[Input records]

· · · ·

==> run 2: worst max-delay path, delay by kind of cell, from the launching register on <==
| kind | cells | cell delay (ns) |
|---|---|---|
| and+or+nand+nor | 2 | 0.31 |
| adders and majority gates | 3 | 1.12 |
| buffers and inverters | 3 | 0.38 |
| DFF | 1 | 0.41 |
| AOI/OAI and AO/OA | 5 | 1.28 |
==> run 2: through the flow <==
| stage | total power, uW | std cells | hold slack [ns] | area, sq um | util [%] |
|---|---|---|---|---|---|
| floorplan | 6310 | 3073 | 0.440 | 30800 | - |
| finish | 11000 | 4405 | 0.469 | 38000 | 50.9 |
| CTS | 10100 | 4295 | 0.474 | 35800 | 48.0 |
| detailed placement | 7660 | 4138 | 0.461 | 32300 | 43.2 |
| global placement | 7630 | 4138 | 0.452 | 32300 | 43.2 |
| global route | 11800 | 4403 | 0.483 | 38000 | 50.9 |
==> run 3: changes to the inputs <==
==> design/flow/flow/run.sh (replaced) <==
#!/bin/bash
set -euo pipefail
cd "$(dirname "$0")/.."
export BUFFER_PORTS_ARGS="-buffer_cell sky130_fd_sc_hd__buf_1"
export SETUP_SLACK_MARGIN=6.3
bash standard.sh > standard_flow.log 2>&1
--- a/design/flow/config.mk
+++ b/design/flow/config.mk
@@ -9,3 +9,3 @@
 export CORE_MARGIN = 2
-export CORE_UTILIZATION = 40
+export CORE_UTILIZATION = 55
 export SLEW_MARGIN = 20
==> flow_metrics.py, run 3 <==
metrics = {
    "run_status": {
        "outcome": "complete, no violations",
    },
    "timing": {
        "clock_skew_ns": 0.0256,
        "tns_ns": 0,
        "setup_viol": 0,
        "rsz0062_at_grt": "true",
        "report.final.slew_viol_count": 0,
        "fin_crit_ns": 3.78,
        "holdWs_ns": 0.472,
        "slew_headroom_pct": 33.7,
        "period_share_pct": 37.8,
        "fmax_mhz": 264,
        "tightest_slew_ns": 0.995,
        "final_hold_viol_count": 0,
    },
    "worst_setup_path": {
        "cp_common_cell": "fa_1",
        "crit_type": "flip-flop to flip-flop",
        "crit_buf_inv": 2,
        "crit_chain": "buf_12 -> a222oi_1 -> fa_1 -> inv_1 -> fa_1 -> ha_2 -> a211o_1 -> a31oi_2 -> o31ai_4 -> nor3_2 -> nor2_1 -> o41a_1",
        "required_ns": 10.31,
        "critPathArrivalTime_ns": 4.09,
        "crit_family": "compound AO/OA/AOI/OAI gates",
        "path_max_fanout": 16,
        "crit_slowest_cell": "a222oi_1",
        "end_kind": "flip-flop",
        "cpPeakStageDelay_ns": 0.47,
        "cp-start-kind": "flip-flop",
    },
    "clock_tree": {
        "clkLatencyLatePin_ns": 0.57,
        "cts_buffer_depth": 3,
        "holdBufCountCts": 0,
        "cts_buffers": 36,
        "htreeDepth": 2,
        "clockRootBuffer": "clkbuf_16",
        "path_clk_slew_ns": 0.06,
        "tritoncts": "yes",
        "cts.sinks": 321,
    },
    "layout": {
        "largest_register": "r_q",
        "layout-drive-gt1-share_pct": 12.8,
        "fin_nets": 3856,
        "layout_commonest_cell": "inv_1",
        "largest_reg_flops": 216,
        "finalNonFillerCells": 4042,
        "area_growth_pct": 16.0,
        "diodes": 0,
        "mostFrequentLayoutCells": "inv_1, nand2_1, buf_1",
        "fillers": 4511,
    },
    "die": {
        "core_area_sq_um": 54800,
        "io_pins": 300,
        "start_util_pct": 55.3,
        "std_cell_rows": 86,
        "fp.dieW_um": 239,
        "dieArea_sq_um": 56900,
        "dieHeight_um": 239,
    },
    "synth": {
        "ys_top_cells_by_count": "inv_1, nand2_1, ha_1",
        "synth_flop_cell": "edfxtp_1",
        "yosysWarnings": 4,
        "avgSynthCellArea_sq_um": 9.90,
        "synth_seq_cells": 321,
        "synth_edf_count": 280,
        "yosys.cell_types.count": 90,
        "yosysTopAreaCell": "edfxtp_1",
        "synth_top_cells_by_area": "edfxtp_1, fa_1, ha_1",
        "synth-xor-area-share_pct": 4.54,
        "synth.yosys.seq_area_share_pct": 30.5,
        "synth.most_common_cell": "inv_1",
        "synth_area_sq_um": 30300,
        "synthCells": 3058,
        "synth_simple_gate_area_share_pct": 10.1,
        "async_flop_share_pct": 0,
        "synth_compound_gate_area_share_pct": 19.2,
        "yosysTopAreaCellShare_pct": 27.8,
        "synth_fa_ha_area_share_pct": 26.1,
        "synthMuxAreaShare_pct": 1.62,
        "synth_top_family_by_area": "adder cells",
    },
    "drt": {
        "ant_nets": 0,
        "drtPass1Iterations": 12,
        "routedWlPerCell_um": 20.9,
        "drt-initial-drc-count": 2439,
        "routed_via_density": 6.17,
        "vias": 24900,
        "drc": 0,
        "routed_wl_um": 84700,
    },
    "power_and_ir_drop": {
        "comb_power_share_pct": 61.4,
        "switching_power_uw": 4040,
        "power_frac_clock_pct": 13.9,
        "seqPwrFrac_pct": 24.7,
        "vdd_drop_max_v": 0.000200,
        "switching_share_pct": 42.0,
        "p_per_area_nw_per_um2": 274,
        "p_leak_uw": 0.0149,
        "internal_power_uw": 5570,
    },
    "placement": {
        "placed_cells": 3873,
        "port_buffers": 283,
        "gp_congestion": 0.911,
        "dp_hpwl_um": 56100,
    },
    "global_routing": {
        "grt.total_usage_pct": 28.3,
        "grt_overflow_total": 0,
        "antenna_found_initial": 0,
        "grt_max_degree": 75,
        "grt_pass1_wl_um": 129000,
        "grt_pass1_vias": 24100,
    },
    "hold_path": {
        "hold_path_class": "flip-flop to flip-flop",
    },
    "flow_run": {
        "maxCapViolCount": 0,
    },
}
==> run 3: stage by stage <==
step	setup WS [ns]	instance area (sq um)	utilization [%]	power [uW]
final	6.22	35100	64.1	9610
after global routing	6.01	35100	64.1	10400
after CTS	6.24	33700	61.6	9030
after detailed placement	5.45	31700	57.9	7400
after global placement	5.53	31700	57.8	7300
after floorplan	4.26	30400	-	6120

· · · ·

[Assigned task] Give all of the lines above again, exactly as they are.

[Exercise output]
==> run 2: worst max-delay path, delay by kind of cell, from the launching register on <==
| kind | cells | cell delay (ns) |
|---|---|---|
| and+or+nand+nor | 2 | 0.31 |
| adders and majority gates | 3 | 1.12 |
| buffers and inverters | 3 | 0.38 |
| DFF | 1 | 0.41 |
| AOI/OAI and AO/OA | 5 | 1.28 |
==> run 2: through the flow <==
| stage | total power, uW | std cells | hold slack [ns] | area, sq um | util [%] |
|---|---|---|---|---|---|
| floorplan | 6310 | 3073 | 0.440 | 30800 | - |
| finish | 11000 | 4405 | 0.469 | 38000 | 50.9 |
| CTS | 10100 | 4295 | 0.474 | 35800 | 48.0 |
| detailed placement | 7660 | 4138 | 0.461 | 32300 | 43.2 |
| global placement | 7630 | 4138 | 0.452 | 32300 | 43.2 |
| global route | 11800 | 4403 | 0.483 | 38000 | 50.9 |
==> run 3: changes to the inputs <==
==> design/flow/flow/run.sh (replaced) <==
#!/bin/bash
set -euo pipefail
cd "$(dirname "$0")/.."
export BUFFER_PORTS_ARGS="-buffer_cell sky130_fd_sc_hd__buf_1"
export SETUP_SLACK_MARGIN=6.3
bash standard.sh > standard_flow.log 2>&1
--- a/design/flow/config.mk
+++ b/design/flow/config.mk
@@ -9,3 +9,3 @@
 export CORE_MARGIN = 2
-export CORE_UTILIZATION = 40
+export CORE_UTILIZATION = 55
 export SLEW_MARGIN = 20
==> flow_metrics.py, run 3 <==
metrics = {
    "run_status": {
        "outcome": "complete, no violations",
    },
    "timing": {
        "clock_skew_ns": 0.0256,
        "tns_ns": 0,
        "setup_viol": 0,
        "rsz0062_at_grt": "true",
        "report.final.slew_viol_count": 0,
        "fin_crit_ns": 3.78,
        "holdWs_ns": 0.472,
        "slew_headroom_pct": 33.7,
        "period_share_pct": 37.8,
        "fmax_mhz": 264,
        "tightest_slew_ns": 0.995,
        "final_hold_viol_count": 0,
    },
    "worst_setup_path": {
        "cp_common_cell": "fa_1",
        "crit_type": "flip-flop to flip-flop",
        "crit_buf_inv": 2,
        "crit_chain": "buf_12 -> a222oi_1 -> fa_1 -> inv_1 -> fa_1 -> ha_2 -> a211o_1 -> a31oi_2 -> o31ai_4 -> nor3_2 -> nor2_1 -> o41a_1",
        "required_ns": 10.31,
        "critPathArrivalTime_ns": 4.09,
        "crit_family": "compound AO/OA/AOI/OAI gates",
        "path_max_fanout": 16,
        "crit_slowest_cell": "a222oi_1",
        "end_kind": "flip-flop",
        "cpPeakStageDelay_ns": 0.47,
        "cp-start-kind": "flip-flop",
    },
    "clock_tree": {
        "clkLatencyLatePin_ns": 0.57,
        "cts_buffer_depth": 3,
        "holdBufCountCts": 0,
        "cts_buffers": 36,
        "htreeDepth": 2,
        "clockRootBuffer": "clkbuf_16",
        "path_clk_slew_ns": 0.06,
        "tritoncts": "yes",
        "cts.sinks": 321,
    },
    "layout": {
        "largest_register": "r_q",
        "layout-drive-gt1-share_pct": 12.8,
        "fin_nets": 3856,
        "layout_commonest_cell": "inv_1",
        "largest_reg_flops": 216,
        "finalNonFillerCells": 4042,
        "area_growth_pct": 16.0,
        "diodes": 0,
        "mostFrequentLayoutCells": "inv_1, nand2_1, buf_1",
        "fillers": 4511,
    },
    "die": {
        "core_area_sq_um": 54800,
        "io_pins": 300,
        "start_util_pct": 55.3,
        "std_cell_rows": 86,
        "fp.dieW_um": 239,
        "dieArea_sq_um": 56900,
        "dieHeight_um": 239,
    },
    "synth": {
        "ys_top_cells_by_count": "inv_1, nand2_1, ha_1",
        "synth_flop_cell": "edfxtp_1",
        "yosysWarnings": 4,
        "avgSynthCellArea_sq_um": 9.90,
        "synth_seq_cells": 321,
        "synth_edf_count": 280,
        "yosys.cell_types.count": 90,
        "yosysTopAreaCell": "edfxtp_1",
        "synth_top_cells_by_area": "edfxtp_1, fa_1, ha_1",
        "synth-xor-area-share_pct": 4.54,
        "synth.yosys.seq_area_share_pct": 30.5,
        "synth.most_common_cell": "inv_1",
        "synth_area_sq_um": 30300,
        "synthCells": 3058,
        "synth_simple_gate_area_share_pct": 10.1,
        "async_flop_share_pct": 0,
        "synth_compound_gate_area_share_pct": 19.2,
        "yosysTopAreaCellShare_pct": 27.8,
        "synth_fa_ha_area_share_pct": 26.1,
        "synthMuxAreaShare_pct": 1.62,
        "synth_top_family_by_area": "adder cells",
    },
    "drt": {
        "ant_nets": 0,
        "drtPass1Iterations": 12,
        "routedWlPerCell_um": 20.9,
        "drt-initial-drc-count": 2439,
        "routed_via_density": 6.17,
        "vias": 24900,
        "drc": 0,
        "routed_wl_um": 84700,
    },
    "power_and_ir_drop": {
        "comb_power_share_pct": 61.4,
        "switching_power_uw": 4040,
        "power_frac_clock_pct": 13.9,
        "seqPwrFrac_pct": 24.7,
        "vdd_drop_max_v": 0.000200,
        "switching_share_pct": 42.0,
        "p_per_area_nw_per_um2": 274,
        "p_leak_uw": 0.0149,
        "internal_power_uw": 5570,
    },
    "placement": {
        "placed_cells": 3873,
        "port_buffers": 283,
        "gp_congestion": 0.911,
        "dp_hpwl_um": 56100,
    },
    "global_routing": {
        "grt.total_usage_pct": 28.3,
        "grt_overflow_total": 0,
        "antenna_found_initial": 0,
        "grt_max_degree": 75,
        "grt_pass1_wl_um": 129000,
        "grt_pass1_vias": 24100,
    },
    "hold_path": {
        "hold_path_class": "flip-flop to flip-flop",
    },
    "flow_run": {
        "maxCapViolCount": 0,
    },
}
==> run 3: stage by stage <==
step	setup WS [ns]	instance area (sq um)	utilization [%]	power [uW]
final	6.22	35100	64.1	9610
after global routing	6.01	35100	64.1	10400
after CTS	6.24	33700	61.6	9030
after detailed placement	5.45	31700	57.9	7400
after global placement	5.53	31700	57.8	7300
after floorplan	4.26	30400	-	6120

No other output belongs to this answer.